During the 1973 Arab-Israeli war, Washington used the Lajes airbase as a stepping stone in mounting an arms airlift to Israel. Lisbon then was hit by the Arab oil embargo.

==1990-1999==
On the first 48 hrs. after the assault on Kuwait by Iraqi forces under Saddam Hussein, the Seattle received immediate orders to be deployed from its new Homeport recently changed from Naval Station Norfolk to Naval Weapons Station Earle, New Jersey to incorporate and provide support with the fleets sent underway at first to exert military pressure to political negotiations but later, when the government of Saddam entrenched, to provide continued cover during Operation Desert Shield. During the course of operations, the Seattle would take a crucial and important part, while no substantial bases and ports existed yet in the Persian Gulf, in the earlier and later actions in the buildup to the Operation Desert Storm during the conflict of the First Persian Gulf War from the first weeks of August to the end of April next year, after the successful retaking of Kuwait and surrender of Iraq.
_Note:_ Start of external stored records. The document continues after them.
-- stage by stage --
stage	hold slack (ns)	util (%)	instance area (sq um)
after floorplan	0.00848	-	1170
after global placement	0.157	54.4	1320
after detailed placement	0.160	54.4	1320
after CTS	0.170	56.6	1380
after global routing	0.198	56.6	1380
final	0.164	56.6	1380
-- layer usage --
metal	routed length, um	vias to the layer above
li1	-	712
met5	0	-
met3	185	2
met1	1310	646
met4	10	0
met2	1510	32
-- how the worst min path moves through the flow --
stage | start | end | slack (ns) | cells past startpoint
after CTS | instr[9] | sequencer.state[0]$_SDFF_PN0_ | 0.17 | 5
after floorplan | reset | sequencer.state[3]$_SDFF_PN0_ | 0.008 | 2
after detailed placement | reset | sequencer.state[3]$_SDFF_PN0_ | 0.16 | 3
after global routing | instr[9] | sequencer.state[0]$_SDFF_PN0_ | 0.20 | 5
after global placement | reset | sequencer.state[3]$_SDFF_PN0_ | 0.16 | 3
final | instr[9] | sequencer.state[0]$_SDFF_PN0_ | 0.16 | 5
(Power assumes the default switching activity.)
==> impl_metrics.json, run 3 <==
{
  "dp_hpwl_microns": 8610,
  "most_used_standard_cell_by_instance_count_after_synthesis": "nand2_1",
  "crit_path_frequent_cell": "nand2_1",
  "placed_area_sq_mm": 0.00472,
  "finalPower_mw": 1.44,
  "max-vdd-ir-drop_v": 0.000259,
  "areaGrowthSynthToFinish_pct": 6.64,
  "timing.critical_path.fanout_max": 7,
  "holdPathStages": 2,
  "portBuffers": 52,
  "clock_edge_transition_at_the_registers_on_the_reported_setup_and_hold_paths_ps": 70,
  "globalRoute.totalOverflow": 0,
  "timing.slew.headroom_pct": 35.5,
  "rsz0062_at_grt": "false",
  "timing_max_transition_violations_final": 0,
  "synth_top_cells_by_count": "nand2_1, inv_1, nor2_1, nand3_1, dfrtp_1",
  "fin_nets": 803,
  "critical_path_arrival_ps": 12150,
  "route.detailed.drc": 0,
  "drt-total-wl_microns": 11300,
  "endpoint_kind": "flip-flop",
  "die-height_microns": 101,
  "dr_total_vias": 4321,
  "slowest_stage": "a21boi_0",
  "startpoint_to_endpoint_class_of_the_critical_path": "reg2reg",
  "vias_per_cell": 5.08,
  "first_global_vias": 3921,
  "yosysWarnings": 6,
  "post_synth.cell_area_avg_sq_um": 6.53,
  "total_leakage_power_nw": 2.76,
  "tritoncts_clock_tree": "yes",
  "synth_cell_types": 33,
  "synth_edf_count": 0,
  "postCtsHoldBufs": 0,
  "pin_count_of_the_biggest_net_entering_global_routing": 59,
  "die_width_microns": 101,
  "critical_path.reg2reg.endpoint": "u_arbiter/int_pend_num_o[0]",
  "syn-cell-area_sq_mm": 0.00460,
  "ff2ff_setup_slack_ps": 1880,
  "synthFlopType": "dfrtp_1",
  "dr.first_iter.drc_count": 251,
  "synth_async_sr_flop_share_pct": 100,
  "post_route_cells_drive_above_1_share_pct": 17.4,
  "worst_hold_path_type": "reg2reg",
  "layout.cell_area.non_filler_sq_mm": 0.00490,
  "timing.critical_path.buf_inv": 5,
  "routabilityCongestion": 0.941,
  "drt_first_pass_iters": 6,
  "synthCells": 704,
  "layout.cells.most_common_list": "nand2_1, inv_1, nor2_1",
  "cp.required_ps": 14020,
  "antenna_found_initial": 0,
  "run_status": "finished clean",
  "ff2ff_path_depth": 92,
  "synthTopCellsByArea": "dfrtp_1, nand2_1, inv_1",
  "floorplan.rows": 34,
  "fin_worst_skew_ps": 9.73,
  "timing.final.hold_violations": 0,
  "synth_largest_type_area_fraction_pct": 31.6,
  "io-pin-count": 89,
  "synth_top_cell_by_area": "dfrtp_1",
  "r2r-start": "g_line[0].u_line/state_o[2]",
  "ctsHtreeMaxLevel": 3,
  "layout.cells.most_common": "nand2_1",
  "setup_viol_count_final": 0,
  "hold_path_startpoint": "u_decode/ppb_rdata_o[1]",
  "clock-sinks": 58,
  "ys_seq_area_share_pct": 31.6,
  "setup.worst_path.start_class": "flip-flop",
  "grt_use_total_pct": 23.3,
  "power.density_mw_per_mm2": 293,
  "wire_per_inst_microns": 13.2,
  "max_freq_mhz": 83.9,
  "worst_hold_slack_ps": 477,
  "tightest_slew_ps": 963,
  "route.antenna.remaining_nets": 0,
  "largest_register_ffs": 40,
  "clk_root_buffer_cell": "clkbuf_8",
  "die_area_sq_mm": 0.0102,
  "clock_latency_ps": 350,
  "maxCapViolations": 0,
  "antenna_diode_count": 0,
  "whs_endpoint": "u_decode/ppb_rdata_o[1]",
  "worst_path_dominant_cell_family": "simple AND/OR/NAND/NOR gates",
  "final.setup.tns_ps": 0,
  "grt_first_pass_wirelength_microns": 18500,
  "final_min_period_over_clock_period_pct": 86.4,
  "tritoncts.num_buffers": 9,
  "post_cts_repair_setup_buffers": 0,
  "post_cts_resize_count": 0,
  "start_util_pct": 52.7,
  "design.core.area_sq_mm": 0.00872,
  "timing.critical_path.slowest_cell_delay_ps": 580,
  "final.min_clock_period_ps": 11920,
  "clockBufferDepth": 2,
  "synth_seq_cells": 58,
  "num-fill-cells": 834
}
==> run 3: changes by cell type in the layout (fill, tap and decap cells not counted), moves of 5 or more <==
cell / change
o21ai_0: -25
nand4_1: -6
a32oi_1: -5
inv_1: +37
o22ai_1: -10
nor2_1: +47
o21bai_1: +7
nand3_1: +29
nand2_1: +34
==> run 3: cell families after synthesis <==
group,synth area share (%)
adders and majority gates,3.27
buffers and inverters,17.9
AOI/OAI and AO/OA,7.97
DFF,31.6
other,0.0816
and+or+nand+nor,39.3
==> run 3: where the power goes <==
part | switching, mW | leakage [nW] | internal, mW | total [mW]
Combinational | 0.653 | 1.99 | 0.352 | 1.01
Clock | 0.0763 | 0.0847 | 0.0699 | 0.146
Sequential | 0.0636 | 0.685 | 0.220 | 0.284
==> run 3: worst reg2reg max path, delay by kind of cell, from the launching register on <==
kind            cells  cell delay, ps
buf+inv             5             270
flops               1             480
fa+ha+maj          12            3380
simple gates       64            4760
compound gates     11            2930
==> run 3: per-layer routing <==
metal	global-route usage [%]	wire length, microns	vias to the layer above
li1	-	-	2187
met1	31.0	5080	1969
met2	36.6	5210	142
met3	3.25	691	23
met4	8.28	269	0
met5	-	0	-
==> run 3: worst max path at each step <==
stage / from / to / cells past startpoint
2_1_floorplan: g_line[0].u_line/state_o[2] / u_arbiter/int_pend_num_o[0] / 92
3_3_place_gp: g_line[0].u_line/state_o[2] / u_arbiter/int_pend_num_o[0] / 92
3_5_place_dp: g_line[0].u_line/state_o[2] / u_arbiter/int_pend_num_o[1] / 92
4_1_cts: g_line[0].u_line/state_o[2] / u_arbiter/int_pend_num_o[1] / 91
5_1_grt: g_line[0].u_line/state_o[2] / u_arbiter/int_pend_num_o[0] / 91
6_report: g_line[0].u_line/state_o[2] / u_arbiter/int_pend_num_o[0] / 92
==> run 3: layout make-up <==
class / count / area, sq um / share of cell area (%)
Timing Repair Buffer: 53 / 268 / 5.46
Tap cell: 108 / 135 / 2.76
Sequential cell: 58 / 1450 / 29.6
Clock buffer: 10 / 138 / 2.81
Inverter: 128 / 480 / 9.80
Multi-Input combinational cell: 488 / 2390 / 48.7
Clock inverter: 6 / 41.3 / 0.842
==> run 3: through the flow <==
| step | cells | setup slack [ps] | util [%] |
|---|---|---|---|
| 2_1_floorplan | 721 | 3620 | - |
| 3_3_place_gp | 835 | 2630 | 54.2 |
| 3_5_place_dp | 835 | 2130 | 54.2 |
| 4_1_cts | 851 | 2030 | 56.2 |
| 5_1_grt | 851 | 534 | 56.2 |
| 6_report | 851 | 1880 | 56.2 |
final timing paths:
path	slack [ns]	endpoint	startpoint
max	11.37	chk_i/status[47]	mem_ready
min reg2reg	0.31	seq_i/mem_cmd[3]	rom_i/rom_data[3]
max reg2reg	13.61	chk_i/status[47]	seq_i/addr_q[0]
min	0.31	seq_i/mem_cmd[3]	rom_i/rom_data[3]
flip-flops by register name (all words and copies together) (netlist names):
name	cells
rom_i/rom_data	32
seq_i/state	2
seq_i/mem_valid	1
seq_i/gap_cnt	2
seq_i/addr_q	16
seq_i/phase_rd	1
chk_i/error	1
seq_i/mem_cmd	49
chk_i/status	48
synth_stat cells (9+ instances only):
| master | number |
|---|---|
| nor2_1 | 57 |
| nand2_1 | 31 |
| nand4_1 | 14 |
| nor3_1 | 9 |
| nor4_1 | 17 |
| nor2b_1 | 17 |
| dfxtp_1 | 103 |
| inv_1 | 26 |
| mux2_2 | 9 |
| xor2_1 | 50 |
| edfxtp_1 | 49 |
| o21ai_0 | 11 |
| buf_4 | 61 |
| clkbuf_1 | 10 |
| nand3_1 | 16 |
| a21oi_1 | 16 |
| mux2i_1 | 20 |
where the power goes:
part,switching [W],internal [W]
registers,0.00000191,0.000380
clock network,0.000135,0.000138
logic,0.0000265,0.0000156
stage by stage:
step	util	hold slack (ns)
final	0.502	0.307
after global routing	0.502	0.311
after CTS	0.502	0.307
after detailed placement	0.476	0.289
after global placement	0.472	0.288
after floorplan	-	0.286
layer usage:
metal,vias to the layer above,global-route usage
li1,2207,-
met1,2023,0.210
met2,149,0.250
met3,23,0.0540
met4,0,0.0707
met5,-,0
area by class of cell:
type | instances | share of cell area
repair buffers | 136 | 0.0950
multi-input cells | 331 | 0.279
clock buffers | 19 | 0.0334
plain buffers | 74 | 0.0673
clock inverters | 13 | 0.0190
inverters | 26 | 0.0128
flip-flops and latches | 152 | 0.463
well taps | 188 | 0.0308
Under its new captain, Wilbur Trafton, Vietnam veteran Naval Pilot, the Seattle was assigned an extra wing of Air crews and helicopters to provide faster and continued air cargo supply, around the clock, besides its main operations of replenishment while at sea to multiple ships on its starboard and port sides even while underway at fast speed. Most of the main ammunition and other supplies for the Kennedy and Saratoga Carriers task Force to provide Air cover on the assault to liberate Kuwait and pressure on Iraq itself done by these two American carrier battle groups and supply of Allies countries vessels was done from this AOE ship. During the 7 1/2-month period of its active duty back and forth in the Persian Gulf and Red Sea theatre of operations, the Seattle was mostly well covered by the defense systems of the carriers and battle groups, but on two separate occasions Iraqi Forces spotted the vessel and tried to strike it with Scud missiles while away replenishing itself in allied ports (Jeddah, Saudi Arabia & Haifa, Israel), in order to hinder the fleets main source of provisions and thus, their continued presence and air raids on them. Returning to New Jersey and later a period of extensive repairs at the Philadelphia Naval Shipyards.

==Last years==
Seattle accompanied the carrier battle group on deployment to the Persian Gulf in June 2004. On 12 August 2004, Seattle rescued twelve crew of the Indonesian flagged cargo ship Edha II – delivering the survivors to Umm Qasr Port, Iraq. On 14 December 2004, she returned to Norfolk.

Seattle decommissioned on 15 March 2005.

As of March 2013 the captain's gig of Seattle resides at Nauticus in Norfolk, VA on display at the pier's end.